今回の記事においては特段の役割があるわけではありません。
VRRPの設定
それでは画面キャプチャをベースにVeloCloud Orchestrator(VCO)でVRRPを設定する手順を確認していきましょう。
1. VCO > Configure > Edges > Device > High Availability > [VRRP with Third-Party Router]
High Availabilityの設定項目から [VRRP with Third-Party Router] を選択しましょう。
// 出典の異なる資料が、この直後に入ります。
From an optimization exercise on the open Yosys and OpenROAD flow, aimed at small area, a short achievable clock period and few clock cycles per item; shortcuts taken in it are not production practice.
In this exercise RTL edits were held to simulation tests only and were not proved equivalent to the original.
Power figures rest on the tool's default switching activity, not on a simulated workload.

## flow/design.v (module list and top-level ports; edited modules follow where they fit)
// module mux2X1: 8 lines
// module carry_lookahead_adder_8_bit: 19 lines
// module CLA_8bit_slice: 38 lines
// module carry_lookahead_adder_32_bit: 13 lines
// module mpa_bx: 6 lines
// module mpa_xor: 5 lines
// module mpa_and: 5 lines
// module mpa_gp: 6 lines
// module mpa_nd: 6 lines
// module mpa_ng: 5 lines
// module mp_adder: 1062 lines
module mp_adder (
    input  wire         iAddSub,
    input  wire         iClk,
    input  wire         iRst,
    input  wire         iStart,
    input  wire [511:0] iOpA,
    input  wire [511:0] iOpB,
    output wire [512:0] oRes,
    output wire         oDone);
  // ...
==> flow/flow/run.sh <==
#!/bin/bash
# Standard ORFS layout (the standard.sh) with three changes to how it is done:
# - buffer_ports gives every input and output port a buf_1 cell (the resizer
#   still sizes them as timing needs) instead of the cell it picks by default;
# - the ports are placed in bit order round the die edge, each bit's
#   iOpA/iOpB/oRes side by side (flow/pinorder.tcl, before place_pins);
# - before the resize step's repair_design, high-fanout nets get buffer trees
#   built from their sinks' locations (flow/pre_resize.tcl, flow/tree.tcl).
set -euo pipefail
export BUFFER_PORTS_ARGS="-buffer_cell sky130_fd_sc_hd__buf_1"
export PRE_IO_PLACEMENT_TCL="$(pwd)/flow/pinorder.tcl"
export PRE_RESIZE_TCL="$(pwd)/flow/pre_resize.tcl"
bash standard.sh > standard_flow.log 2>&1
==> flow/flow/pinorder.tcl <==
# Place the ports in bit order around the die: bit i's iOpA[i], iOpB[i] and
# oRes[i] sit next to each other, bits 0..511 go round the die edge (bottom
# left to right, right edge upwards, top right to left, left edge downwards),
# and the control ports fill the gap between bit 511 and bit 0.
proc po_slots {} {
  set block [ord::get_db_block]
  set die [$block getDieArea]
  set dbu [$block getDbUnitsPerMicron]
  set W [expr {[$die xMax] / double($dbu)}]
  set H [expr {[$die yMax] / double($dbu)}]
  set m 10.0
  set slots {}
  # bottom: met2 tracks x = 0.23 + 0.46k, two tracks apart
  for {set x [expr {0.23 + 0.46 * ceil(($m - 0.23) / 0.46)}]} {$x <= $W - $m} {set x [expr {$x + 0.92}]} {
    lappend slots [list met2 $x 0.0]
  }
  # right: met3 tracks y = 0.34 + 0.68k
  for {set y [expr {0.34 + 0.68 * ceil(($m - 0.34) / 0.68)}]} {$y <= $H - $m} {set y [expr {$y + 1.36}]} {
    lappend slots [list met3 $W $y]
  }
  # top, right to left
  set top {}
  for {set x [expr {0.23 + 0.46 * ceil(($m - 0.23) / 0.46)}]} {$x <= $W - $m} {set x [expr {$x + 0.92}]} {
    lappend top [list met2 $x $H]
  }
  set slots [concat $slots [lreverse $top]]
  # left, top to bottom
  set left {}
  for {set y [expr {0.34 + 0.68 * ceil(($m - 0.34) / 0.68)}]} {$y <= $H - $m} {set y [expr {$y + 1.36}]} {
    lappend left [list met3 0.0 $y]
  }
  return [concat $slots [lreverse $left]]
}

proc po_place {name slot} {
  lassign $slot layer x y
  if {$layer == "met2"} { set sz {0.14 0.485} } else { set sz {0.8 0.3} }
  place_pin -pin_name $name -layer $layer -location [list $x $y] -pin_size $sz -force_to_die_boundary
}

proc po_all {} {
  set slots [po_slots]
  set ns [llength $slots]
  set ctrl {iClk iRst iStart iAddSub oDone oRes[512]}
  # bits spread evenly over the ring, leaving room for the control ports at the end
  set nbits 512
  set used [expr {3 * $nbits + [llength $ctrl]}]
  if {$used > $ns} { error "pinorder: $used ports but only $ns slots" }
  set step [expr {double($ns - [llength $ctrl]) / $nbits}]
  for {set i 0} {$i < $nbits} {incr i} {
    set s [expr {int(floor($i * $step))}]
    po_place "iOpA\[$i\]" [lindex $slots $s]
    po_place "iOpB\[$i\]" [lindex $slots [expr {$s + 1}]]
    po_place "oRes\[$i\]" [lindex $slots [expr {$s + 2}]]
  }
  set s [expr {$ns - [llength $ctrl]}]
  foreach c $ctrl {
    po_place $c [lindex $slots $s]
    incr s
  }
  puts "pinorder: placed [expr {3 * $nbits + [llength $ctrl]}] ports on $ns slots"
}
po_all
==> flow/flow/pre_resize.tcl <==
# Runs inside ORFS's resize step (3_4), after global placement and before its
# repair_design: every signal net with more than 12 sinks gets a buffer tree
# built from its sinks' placed locations (flow/tree.tcl), instead of the
# chain of buffers that repair_design would lay along the net.
source [file join [file dirname [info script]] tree.tcl]
bt_all 12 12 8 {sky130_fd_sc_hd__buf_4 sky130_fd_sc_hd__buf_8}
==> flow/flow/tree.tcl <==
# Buffer trees for high-fanout signal nets, built by recursive bisection of
# the sinks' placed locations (a leaf buffer drives at most LEAF sinks that
# lie close together; upper levels drive at most UP buffers each).
proc bt_split {pts maxn} {
  # pts: list of {pin x y}; returns a list of clusters of at most maxn points
  if {[llength $pts] <= $maxn} { return [list $pts] }
  set xs [lmap p $pts {lindex $p 1}]
  set ys [lmap p $pts {lindex $p 2}]
  set dx [expr {[tcl::mathfunc::max {*}$xs] - [tcl::mathfunc::min {*}$xs]}]
  set dy [expr {[tcl::mathfunc::max {*}$ys] - [tcl::mathfunc::min {*}$ys]}]
  set k [expr {$dx >= $dy ? 1 : 2}]
  set s [lsort -real -index $k $pts]
  # split into halves whose sizes are multiples of maxn where possible
  set n [llength $s]
  set nc [expr {($n + $maxn - 1) / $maxn}]
  set h [expr {(($nc + 1) / 2) * $maxn}]
  if {$h >= $n} { set h [expr {$n / 2}] }
  return [concat [bt_split [lrange $s 0 [expr {$h - 1}]] $maxn] [bt_split [lrange $s $h end] $maxn]]
}

proc bt_sinks {net} {
  set pts {}
  foreach it [$net getITerms] {
    if {[$it isOutputSignal]} { continue }
    set inst [$it getInst]
    set bb [$inst getBBox]
    set x [expr {([$bb xMin] + [$bb xMax]) / 2.0}]
    set y [expr {([$bb yMin] + [$bb yMax]) / 2.0}]
    lappend pts [list "[$inst getName]/[[$it getMTerm] getName]" $x $y]
  }
  return $pts
}

proc bt_net {netname leaf up cells} {
  set block [ord::get_db_block]
  set dbu [$block getDbUnitsPerMicron]
  set lvl 0
  set maxn $leaf
  while {1} {
    set net [$block findNet $netname]
    set pts [bt_sinks $net]
    if {[llength $pts] <= $maxn} { break }
    set cell [lindex $cells [expr {min($lvl, [llength $cells] - 1)}]]
    set i 0
    foreach cl [bt_split $pts $maxn] {
      set sx 0.0; set sy 0.0
      foreach p $cl { set sx [expr {$sx + [lindex $p 1]}]; set sy [expr {$sy + [lindex $p 2]}] }
      set cx [expr {$sx / [llength $cl] / $dbu}]
      set cy [expr {$sy / [llength $cl] / $dbu}]
      set pins [get_pins [lmap p $cl {lindex $p 0}]]
      insert_buffer -buffer_cell $cell -net [get_nets $netname] -load_pins $pins -location [list $cx $cy] \
        -buffer_name "bt_${lvl}_${i}_$netname"
      incr i
    }
    puts "bt_net $netname: level $lvl, $i buffers of $cell"
    incr lvl
    set maxn $up
  }
}

# all signal nets with more than minfo sinks (clock nets excluded)
proc bt_all {minfo leaf up cells} {
  set block [ord::get_db_block]
  set names {}
  foreach net [$block getNets] {
    if {[$net getSigType] != "SIGNAL"} { continue }
    if {[$net isSpecial]} { continue }
    set n 0
    set drv 0
    foreach it [$net getITerms] { if {[$it isOutputSignal]} { incr drv } else { incr n } }
    if {$drv != 1 || $n <= $minfo} { continue }
    if {[llength [$net getBTerms]] > 0} { continue }
    lappend names [$net getName]
  }
  foreach nm $names { bt_net $nm $leaf $up $cells }
}
==> flow/standard.sh <==
#!/bin/bash
# synth_recipe.tcl (not shown) runs the flow's synth.tcl, then flattens the netlist and writes it again
# the make line also repeats each setting of config.mk as NAME=value (left out here)
make -C /OpenROAD-flow-scripts/flow DESIGN_CONFIG=/design/flow/config.mk WORK_HOME=/design/flow/orfs CLKGATE_MAP_FILE= SYNTH_SCRIPT=/design/flow/synth_recipe.tcl "${@:-finish}"
==> flow/config.mk <==
export PLATFORM = sky130hd
export DESIGN_NAME = mp_adder
export DESIGN_NICKNAME = mp_adder
export VERILOG_FILES = /design/flow/design.v
export SDC_FILE = /design/flow/constraint.sdc
export NUM_CORES = 4
export LEC_CHECK = 0
export CAP_MARGIN = 20
export CORE_AREA = 10 10 490 490
export DIE_AREA = 0 0 500 500
export GPL_TIMING_DRIVEN = 0
export SETUP_SLACK_MARGIN = 0.5
export SLEW_MARGIN = 20
export SYNTH_HIERARCHICAL = 1
==> flow/constraint.sdc <==
create_clock -name core_clock -period 5.0 [get_ports {iClk}]
set_input_delay 1.0000 -clock core_clock [delete_from_list [all_inputs] [get_ports {iClk}]]
set_output_delay 1.0000 -clock core_clock [all_outputs]
set_load 0.01 [all_outputs]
2. VCO > Configure > Edges > Device > High Availability > VRRP Settings
VRRP Settingsに各種パラメータを入力可能になっていますので、以下の項目を埋めていきます。
・VRID: Virtual Router ID
・Interface: VRRPを有効化するInterfaceをプルダウンから選択
今回はVLAN 1
・Virtual IP: VRRPで公告するIPアドレス
・Advertise Interval: Helloタイマ間隔(設定可能な単位は秒)
今回は1秒
・Priority: VRRP Priority
今回は100
VeloCloudにおいては最低でも20以上の数値を設定することをお勧めします
・Preempt (Delay): Preempt ON or OFF (Delay 設定可能な単位は秒)
今回はON、10秒
必要に応じて右側の [+] ボタンを押して行を追加(あるいは [Clone] ボタンで行を複製)します
3. LAN側のInterfaceを設定します
VCO > Configure > Edges > Device > Configure VLAN > [Edit]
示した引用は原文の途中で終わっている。